*** RECORDS FOR THE TASK

What follows belongs to an exercise in optimizing a design on an open flow for small area, a short achievable clock period and few clock cycles; a production flow would make more cautious choices. Function was checked by simulation only, so behaviour that the tests miss may differ from the original.

== build 25 ==
==> flow/design.v (excerpt) <==
module Bicubic #(parameter fraction_bits = 15)
(
input CLK,
input RST,
input enable,
input [7:0] input_data,
output logic [13:0] iaddr,
output logic ird,
output logic we,
output logic [13:0] waddr,
output logic [7:0] output_data,
input [6:0] V0,
input [6:0] H0,
input [4:0] SW,
input [4:0] SH,
input [5:0] TW,
input [5:0] TH,
output logic DONE
);
localparam JS_IDLE = 2'd0, JS_DIV = 2'd1, JS_RUN = 2'd2;
reg [1:0] js;
reg [3:0] dcnt;
reg [5:0] rTW, rTW1, rTH1, rRows;    
reg [6:0] rH0, rV0m1;
reg [6:0] remx, remy;
reg [15:0] qx, qy;
wire eqS = qy[15];                   
wire [6:0] dvx = (dcnt == 0) ? remx : {remx[5:0], 1'b0};
wire [6:0] dvy = (dcnt == 0) ? remy : {remy[5:0], 1'b0};
wire [7:0] dsx = {1'b0, dvx} - {2'b0, rTW1};
wire [7:0] dsy = {1'b0, dvy} - {2'b0, rTH1};
wire start_run = (js == JS_DIV) && (dcnt == 4'd15);
always @(posedge CLK or posedge RST) begin
    if (RST) begin
        js <= JS_IDLE;
        dcnt <= 0;
    end else begin
        case (js)
            JS_IDLE: if (enable) begin js <= JS_DIV; dcnt <= 0; end
            JS_DIV: begin
                dcnt <= dcnt + 1'b1;
                if (dcnt == 4'd15) js <= JS_RUN;
            end
            default: ;
        endcase
    end
end
always @(posedge CLK) begin
    if (js == JS_IDLE) begin
        rTW <= TW;
        rTW1 <= TW - 1'b1;
        rTH1 <= TH - 1'b1;
        rRows <= {1'b0, SH} + 6'd2;
        rH0 <= H0;
        rV0m1 <= V0 - 1'b1;
        remx <= {2'b0, SW - 1'b1};
        remy <= {2'b0, SH - 1'b1};
    end else if (js == JS_DIV) begin
        if (!dsx[7]) begin remx <= dsx[6:0]; qx <= {qx[14:0], 1'b1}; end
        else begin remx <= dvx; qx <= {qx[14:0], 1'b0}; end
        if (!dsy[7]) begin remy <= dsy[6:0]; qy <= {qy[14:0], 1'b1}; end
        else begin remy <= dvy; qy <= {qy[14:0], 1'b0}; end
    end
end
reg [19:0] QX; reg [5:0] RX;
wire [6:0] rxs = {1'b0, RX} + {1'b0, remx[5:0]};
wire [7:0] rxd = {1'b0, rxs} - {2'b0, rTW1};
wire       rxc = !rxd[7];
  ...
Size in the first run: roughly 86 I/O pins, roughly 57000 sq um of cells after synthesis.
Settings: LEC_CHECK=0, CAP_MARGIN=20, CORE_MARGIN=2, CORE_UTILIZATION=55, CTS_CLUSTER_DIAMETER=80, CTS_CLUSTER_SIZE=30, SLEW_MARGIN=20, SYNTH_HIERARCHICAL=1, SYNTH_MINIMUM_KEEP_SIZE=0; clock period 55.0 ns.
standard.sh (not shown) runs the stock make flow with config.mk's settings and CLKGATE_MAP_FILE= SYNTH_SCRIPT=/design/flow/synth_recipe.tcl, a recipe that flattens the netlist after the stock synthesis.
==> flow/flow/run.sh <==
#!/bin/bash
# The standard layout (standard.sh), except that the ports are buffered with a
# plain buffer cell instead of the default delay cell.  The make output goes
# to standard.log; each ORFS step also keeps its own log under orfs/logs/.
set -euo pipefail
export BUFFER_PORTS_ARGS="-buffer_cell sky130_fd_sc_hd__buf_2"
bash standard.sh > standard.log 2>&1
Build 25 reached the final stage; the timing, design-rule and antenna checks on its layout passed.
Testbench counts of build 25, summed over its fixed seeds: cycles 90,277.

******

» **REQUIREMENT**
Write out every entry again so that each line matches the original exactly.

» **OUTPUT OF THE TASK**
What follows belongs to an exercise in optimizing a design on an open flow for small area, a short achievable clock period and few clock cycles; a production flow would make more cautious choices. Function was checked by simulation only, so behaviour that the tests miss may differ from the original.

== build 25 ==
==> flow/design.v (excerpt) <==
module Bicubic #(parameter fraction_bits = 15)
(
input CLK,
input RST,
input enable,
input [7:0] input_data,
output logic [13:0] iaddr,
output logic ird,
output logic we,
output logic [13:0] waddr,
output logic [7:0] output_data,
input [6:0] V0,
input [6:0] H0,
input [4:0] SW,
input [4:0] SH,
input [5:0] TW,
input [5:0] TH,
output logic DONE
);
localparam JS_IDLE = 2'd0, JS_DIV = 2'd1, JS_RUN = 2'd2;
reg [1:0] js;
reg [3:0] dcnt;
reg [5:0] rTW, rTW1, rTH1, rRows;    
reg [6:0] rH0, rV0m1;
reg [6:0] remx, remy;
reg [15:0] qx, qy;
wire eqS = qy[15];                   
wire [6:0] dvx = (dcnt == 0) ? remx : {remx[5:0], 1'b0};
wire [6:0] dvy = (dcnt == 0) ? remy : {remy[5:0], 1'b0};
wire [7:0] dsx = {1'b0, dvx} - {2'b0, rTW1};
wire [7:0] dsy = {1'b0, dvy} - {2'b0, rTH1};
wire start_run = (js == JS_DIV) && (dcnt == 4'd15);
always @(posedge CLK or posedge RST) begin
    if (RST) begin
        js <= JS_IDLE;
        dcnt <= 0;
    end else begin
        case (js)
            JS_IDLE: if (enable) begin js <= JS_DIV; dcnt <= 0; end
            JS_DIV: begin
                dcnt <= dcnt + 1'b1;
                if (dcnt == 4'd15) js <= JS_RUN;
            end
            default: ;
        endcase
    end
end
always @(posedge CLK) begin
    if (js == JS_IDLE) begin
        rTW <= TW;
        rTW1 <= TW - 1'b1;
        rTH1 <= TH - 1'b1;
        rRows <= {1'b0, SH} + 6'd2;
        rH0 <= H0;
        rV0m1 <= V0 - 1'b1;
        remx <= {2'b0, SW - 1'b1};
        remy <= {2'b0, SH - 1'b1};
    end else if (js == JS_DIV) begin
        if (!dsx[7]) begin remx <= dsx[6:0]; qx <= {qx[14:0], 1'b1}; end
        else begin remx <= dvx; qx <= {qx[14:0], 1'b0}; end
        if (!dsy[7]) begin remy <= dsy[6:0]; qy <= {qy[14:0], 1'b1}; end
        else begin remy <= dvy; qy <= {qy[14:0], 1'b0}; end
    end
end
reg [19:0] QX; reg [5:0] RX;
wire [6:0] rxs = {1'b0, RX} + {1'b0, remx[5:0]};
wire [7:0] rxd = {1'b0, rxs} - {2'b0, rTW1};
wire       rxc = !rxd[7];
  ...
Size in the first run: roughly 86 I/O pins, roughly 57000 sq um of cells after synthesis.
Settings: LEC_CHECK=0, CAP_MARGIN=20, CORE_MARGIN=2, CORE_UTILIZATION=55, CTS_CLUSTER_DIAMETER=80, CTS_CLUSTER_SIZE=30, SLEW_MARGIN=20, SYNTH_HIERARCHICAL=1, SYNTH_MINIMUM_KEEP_SIZE=0; clock period 55.0 ns.
standard.sh (not shown) runs the stock make flow with config.mk's settings and CLKGATE_MAP_FILE= SYNTH_SCRIPT=/design/flow/synth_recipe.tcl, a recipe that flattens the netlist after the stock synthesis.
==> flow/flow/run.sh <==
#!/bin/bash
# The standard layout (standard.sh), except that the ports are buffered with a
# plain buffer cell instead of the default delay cell.  The make output goes
# to standard.log; each ORFS step also keeps its own log under orfs/logs/.
set -euo pipefail
export BUFFER_PORTS_ARGS="-buffer_cell sky130_fd_sc_hd__buf_2"
bash standard.sh > standard.log 2>&1
Build 25 reached the final stage; the timing, design-rule and antenna checks on its layout passed.
Testbench counts of build 25, summed over its fixed seeds: cycles 90,277.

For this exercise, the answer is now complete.